=== WORK ITEM ===
Would you copy each line of the records that includes the word "inverters"?

=== PROVIDED INFORMATION ===
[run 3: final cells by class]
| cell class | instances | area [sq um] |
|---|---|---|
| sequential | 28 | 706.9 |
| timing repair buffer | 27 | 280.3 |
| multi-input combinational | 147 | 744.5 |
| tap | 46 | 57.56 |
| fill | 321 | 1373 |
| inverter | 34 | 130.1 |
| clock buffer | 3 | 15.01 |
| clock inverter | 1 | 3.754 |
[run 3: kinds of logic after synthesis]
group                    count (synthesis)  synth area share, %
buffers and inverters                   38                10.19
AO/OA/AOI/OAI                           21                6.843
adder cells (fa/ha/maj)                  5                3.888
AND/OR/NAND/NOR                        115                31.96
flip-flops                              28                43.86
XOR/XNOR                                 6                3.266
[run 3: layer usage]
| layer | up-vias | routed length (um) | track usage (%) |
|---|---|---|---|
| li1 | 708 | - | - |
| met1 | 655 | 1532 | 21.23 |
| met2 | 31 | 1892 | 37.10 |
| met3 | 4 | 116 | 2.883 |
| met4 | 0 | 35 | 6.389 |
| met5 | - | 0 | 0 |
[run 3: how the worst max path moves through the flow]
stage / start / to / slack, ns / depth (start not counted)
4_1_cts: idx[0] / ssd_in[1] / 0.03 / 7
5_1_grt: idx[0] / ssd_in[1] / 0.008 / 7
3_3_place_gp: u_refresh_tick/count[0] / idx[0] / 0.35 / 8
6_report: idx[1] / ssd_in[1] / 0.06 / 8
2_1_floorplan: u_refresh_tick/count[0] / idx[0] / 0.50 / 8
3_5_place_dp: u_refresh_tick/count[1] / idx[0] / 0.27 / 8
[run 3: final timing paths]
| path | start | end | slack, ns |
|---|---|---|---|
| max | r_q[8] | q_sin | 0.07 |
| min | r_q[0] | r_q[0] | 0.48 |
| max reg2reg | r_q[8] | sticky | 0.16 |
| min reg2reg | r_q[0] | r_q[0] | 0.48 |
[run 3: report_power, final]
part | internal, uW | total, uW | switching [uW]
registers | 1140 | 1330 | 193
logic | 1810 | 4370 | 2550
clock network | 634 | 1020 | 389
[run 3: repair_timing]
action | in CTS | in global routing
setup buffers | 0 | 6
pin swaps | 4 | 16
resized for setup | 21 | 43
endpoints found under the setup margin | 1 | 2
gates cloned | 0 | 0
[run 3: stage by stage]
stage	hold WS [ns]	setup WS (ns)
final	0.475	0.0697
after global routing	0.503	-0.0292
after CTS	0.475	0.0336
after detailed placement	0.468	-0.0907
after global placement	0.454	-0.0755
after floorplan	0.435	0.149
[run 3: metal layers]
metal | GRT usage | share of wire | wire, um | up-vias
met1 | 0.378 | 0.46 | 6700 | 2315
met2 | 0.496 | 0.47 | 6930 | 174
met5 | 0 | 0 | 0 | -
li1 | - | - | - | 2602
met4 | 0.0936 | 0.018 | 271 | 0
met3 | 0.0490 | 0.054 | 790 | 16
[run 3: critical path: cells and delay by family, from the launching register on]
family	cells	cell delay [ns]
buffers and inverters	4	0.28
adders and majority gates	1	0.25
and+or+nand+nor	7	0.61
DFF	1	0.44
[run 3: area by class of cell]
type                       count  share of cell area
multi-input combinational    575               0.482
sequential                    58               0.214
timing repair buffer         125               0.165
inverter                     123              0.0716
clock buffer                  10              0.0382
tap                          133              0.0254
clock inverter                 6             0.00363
File: src/rtl/peripheral_bus_controller.sv
// Bridges the CPU native memory port to eight one-hot selected peripheral slots,
// with a per-transfer timeout and an enables sanity check so the CPU never hangs.
module peripheral_bus_controller #(
  parameter int unsigned TIMEOUT_CYCLES = 255,
  parameter logic [31:0] ERROR_DATA     = 32'hDEADBEEF
) (
  input  logic         clk,
  input  logic         reset,
  input  logic         mem_valid,
  input  logic [31:0]  mem_addr,
  input  logic [31:0]  mem_wdata,
  input  logic [3:0]   mem_wstrb,
  output logic         mem_ready,
  output logic [31:0]  mem_rdata,
  input  logic [7:0]   enables,
  output logic [7:0]   periph_valid,
  output logic [31:0]  periph_addr,
  output logic [31:0]  periph_wdata,
  output logic [3:0]   periph_wstrb,
  input  logic [7:0]   periph_ready,
  input  logic [255:0] periph_rdata,
  input  logic         err_clear,
  output logic         bus_error,
  output logic [31:0]  error_addr
);

  localparam int unsigned CNT_W = $clog2(TIMEOUT_CYCLES + 1);
  localparam logic [CNT_W-1:0] CNT_LAST = CNT_W'(TIMEOUT_CYCLES - 1);
  localparam logic [CNT_W-1:0] CNT_MAX  = {CNT_W{1'b1}};

  typedef enum logic [1:0] {
    ST_IDLE   = 2'd0,
    ST_ACCESS = 2'd1,
    ST_DONE   = 2'd2
  } state_t;

  state_t      state_q;
  logic [CNT_W-1:0] cnt_q, cnt_d;
  logic        mem_ready_q;
  logic [31:0] mem_rdata_q;
  logic [7:0]  periph_valid_q;
  logic [31:0] periph_addr_q;
  logic [31:0] periph_wdata_q;
  logic [3:0]  periph_wstrb_q;
  logic        bus_error_q, bus_error_d;
  logic [31:0] error_addr_q;

  logic        enables_onehot;
  logic        accept;
  logic        bad_select;
  logic        sel_ready;
  logic        timeout_hit;
  logic        err_set;
  logic [31:0] sel_rdata;
  logic [31:0] slot_rdata_masked [8];

  assign enables_onehot = (enables != 8'd0) && ((enables & (enables - 8'd1)) == 8'd0);
  assign accept         = (state_q == ST_IDLE) && mem_valid && enables_onehot;
  assign bad_select     = (state_q == ST_IDLE) && mem_valid && !enables_onehot;

  // periph_valid_q is one-hot during ACCESS, so it doubles as the slot mask
  // and stray ready/data from unselected slots never reach the CPU.
  assign sel_ready   = |(periph_ready & periph_valid_q);
  assign timeout_hit = (state_q == ST_ACCESS) && !sel_ready && (cnt_q == CNT_LAST);
  assign err_set     = bad_select || timeout_hit;

  for (genvar gi = 0; gi < 8; gi++) begin : g_slot
    assign slot_rdata_masked[gi] = periph_rdata[32*gi +: 32] & {32{periph_valid_q[gi]}};
  end

  always_comb begin
    sel_rdata = 32'd0;
    for (int i = 0; i < 8; i++) begin
      sel_rdata = sel_rdata | slot_rdata_masked[i];
    end
  end

  // A new error in the same cycle as err_clear must remain visible.
  always_comb begin
    bus_error_d = bus_error_q;
    if (err_set) begin
      bus_error_d = 1'b1;
    end else if (err_clear) begin
      bus_error_d = 1'b0;
    end
  end

  always_comb begin
    cnt_d = cnt_q;
    if (accept) begin
      cnt_d = '0;
    end else if ((state_q == ST_ACCESS) && !sel_ready && (cnt_q != CNT_MAX)) begin
      cnt_d = cnt_q + 1'b1;
    end
  end

  always_ff @(posedge clk) begin
    if (reset) begin
      state_q        <= ST_IDLE;
      cnt_q          <= '0;
      mem_ready_q    <= 1'b0;
      mem_rdata_q    <= 32'd0;
      periph_valid_q <= 8'd0;
      periph_addr_q  <= 32'd0;
      periph_wdata_q <= 32'd0;
      periph_wstrb_q <= 4'd0;
      bus_error_q    <= 1'b0;
      error_addr_q   <= 32'd0;
    end else begin
      cnt_q       <= cnt_d;
      bus_error_q <= bus_error_d;
      mem_ready_q <= 1'b0;
      case (state_q)
        ST_IDLE: begin
          if (accept) begin
            periph_addr_q  <= mem_addr;
            periph_wdata_q <= mem_wdata;
            periph_wstrb_q <= mem_wstrb;
            periph_valid_q <= enables;
            state_q        <= ST_ACCESS;
          end else if (bad_select) begin
            mem_rdata_q  <= ERROR_DATA;
            error_addr_q <= mem_addr;
            mem_ready_q  <= 1'b1;
            state_q      <= ST_DONE;
          end
        end
        ST_ACCESS: begin
          if (sel_ready) begin
            mem_rdata_q    <= (periph_wstrb_q == 4'd0) ? sel_rdata : 32'd0;
            periph_valid_q <= 8'd0;
            mem_ready_q    <= 1'b1;
            state_q        <= ST_DONE;
          end else if (timeout_hit) begin
            mem_rdata_q    <= ERROR_DATA;
            error_addr_q   <= periph_addr_q;
            periph_valid_q <= 8'd0;
            mem_ready_q    <= 1'b1;
            state_q        <= ST_DONE;
          end
        end
        ST_DONE: begin
          state_q <= ST_IDLE;
        end
        default: begin
          state_q        <= ST_IDLE;
          periph_valid_q <= 8'd0;
        end
      endcase
    end
  end

  assign mem_ready    = mem_ready_q;
  assign mem_rdata    = mem_rdata_q;
  assign periph_valid = periph_valid_q;
  assign periph_addr  = periph_addr_q;
  assign periph_wdata = periph_wdata_q;
  assign periph_wstrb = periph_wstrb_q;
  assign bus_error    = bus_error_q;
  assign error_addr   = error_addr_q;

endmodule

=== REPLY TO THE TASK ===
buffers and inverters                   38                10.19
buffers and inverters	4	0.28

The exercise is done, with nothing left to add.